Algunos instantes trascurrieron en la inspección minuciosa del recinto; en el cuarto de toilette, en el examen curioso de las telas, de los bronces, de los mármoles, de las riquezas acumuladas por Andrés.

Por fin, después de haber entornado los postigos al pasar cerca de la ventana, delicadamente tomó aquel de la cintura a la Amorini y la sentó en un diván.

Le desató la cinta de la gorra, el tapado, empezó a sacarle los guantes.

Entonces, con aire pesaroso, en un aparente tono de tristeza, como si arrepentida de lo que había hecho, un remordimiento la asaltara:

-¿Qué va a pensar Vd. de mí -empezó ella desviándole la mano con dulzura-, qué va a creer? Va a figurarse sin duda que yo soy como las otras, como una de tantas mujeres de teatro...

Un beso audaz, traidor, uno de esos besos que se entran hasta lo hondo, sacuden y desarman a las mujeres, cortó de pronto la palabra en los labios de la artista.

Estremecida, deliciosamente entrecerró los ojos.

Andrés continuó besándola. Le besaba la cara, las orejas, la nuca, le chupaba los labios con pasión, mientras poco a poco, sobrexcitándose él también, en el apuro de sus dedos torpes de hombre, groseramente le desprendía el vestido, hacía saltar los broches rotos del corsé.

Ella, caída de espaldas, encogida, murmuraba frases sueltas:

-No..., déjeme... mi marido... me hace daño... ¡no quiero!...

Débilmente entretanto se defendía, con la voluntad secreta de ceder, oponía apenas una sombra de resistencia.

Medio desnuda ya, Andrés la abrazó del talle y la alzó.

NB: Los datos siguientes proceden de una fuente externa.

===== src/rtl/debug_reg_dump.sv =====
// debug_reg_dump: walks register indices 0..CELDAS-1 and streams each value LSB-first as bytes; DEBUG_DUMP_HEADER_EN prepends an 8'hA5 header byte
module debug_reg_dump #(
  parameter int REGS   = 5,
  parameter int NBITS  = 32,
  parameter int CELDAS = 32
) (
  input logic               i_clk,
  input logic               i_reset,
  debug_reg_dump_if.master  bus
);
  localparam int NB = NBITS / 8;
  localparam int CW = (NB > 1) ? $clog2(NB) : 1;
`ifdef DEBUG_DUMP_HEADER_EN
  typedef enum logic [2:0] {IDLE, HDR, LOAD, SEND, DONE} state_t;
`else
  typedef enum logic [2:0] {IDLE, LOAD, SEND, DONE} state_t;
`endif
  state_t           state_q, state_d;
  logic [REGS-1:0]  idx_q, idx_d;
  logic [NBITS-1:0] shift_q, shift_d;
  logic [CW-1:0]    cnt_q, cnt_d;
  // state, index, captured word and byte position
  always_ff @(posedge i_clk or posedge i_reset) begin
    if (i_reset) begin
      state_q <= IDLE;
      idx_q   <= '0;
      shift_q <= '0;
      cnt_q   <= '0;
    end else begin
      state_q <= state_d;
      idx_q   <= idx_d;
      shift_q <= shift_d;
      cnt_q   <= cnt_d;
    end
  end
  // sequencing: start, optional header, capture one register, drain its bytes, advance or finish
  always_comb begin
    state_d = state_q;
    idx_d   = idx_q;
    shift_d = shift_q;
    cnt_d   = cnt_q;
    case (state_q)
      IDLE: if (bus.i_Start) begin
        idx_d = '0;
`ifdef DEBUG_DUMP_HEADER_EN
        state_d = HDR;
`else
        state_d = LOAD;
`endif
      end
`ifdef DEBUG_DUMP_HEADER_EN
      HDR: state_d = bus.i_TxReady ? LOAD : HDR;
`endif
      LOAD: begin
        shift_d = bus.i_DatoDebug;
        cnt_d   = '0;
        state_d = SEND;
      end
      SEND: if (bus.i_TxReady) begin
        if (cnt_q != CW'(NB - 1)) begin
          shift_d = shift_q >> 8;
          cnt_d   = cnt_q + 1'b1;
        end else if (idx_q == REGS'(CELDAS - 1)) begin
          state_d = DONE;
        end else begin
          idx_d   = idx_q + 1'b1;
          state_d = LOAD;
        end
      end
      DONE: state_d = IDLE;
      default: state_d = IDLE;
    endcase
  end
`ifdef DEBUG_DUMP_HEADER_EN
  assign bus.o_TxValid = (state_q == SEND) || (state_q == HDR);
  assign bus.o_TxDato  = (state_q == HDR) ? 8'hA5 : shift_q[7:0];
`else
  assign bus.o_TxValid = state_q == SEND;
  assign bus.o_TxDato  = shift_q[7:0];
`endif
  assign bus.o_RegDebug = idx_q;
  assign bus.o_Busy     = state_q != IDLE;
  assign bus.o_Done     = state_q == DONE;
endmodule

Sin violencia la prima donna se dejó arrastrar hasta la alcoba. Los dos rodaron sobre la cama.

Él seguía despojándola del estorbo de sus ropas. Ella ahora le ayudaba. Enardecida, inflamada, febriciente, arrojaba lejos al suelo la bata, la pollera, el corsé, se bajaba las enaguas.

Era un fuego.

Arqueada, tirante en la cama, encendido el rostro, los ojos enredados, afanoso y corto el resuello, abandonaba a las caricias locas de su amante, su boca entreabierta y seca, la comba erizada de su pecho, su cuerpo todo entero.

-Más... -murmuraba agitada, palpitante, como palpitan las hojas sacudidas por el viento-, más... -repetía con voz trémula y ahogada-, te amo, te adoro... más... -ávida, sedienta, insaciable aun en los espasmos supremos del amor.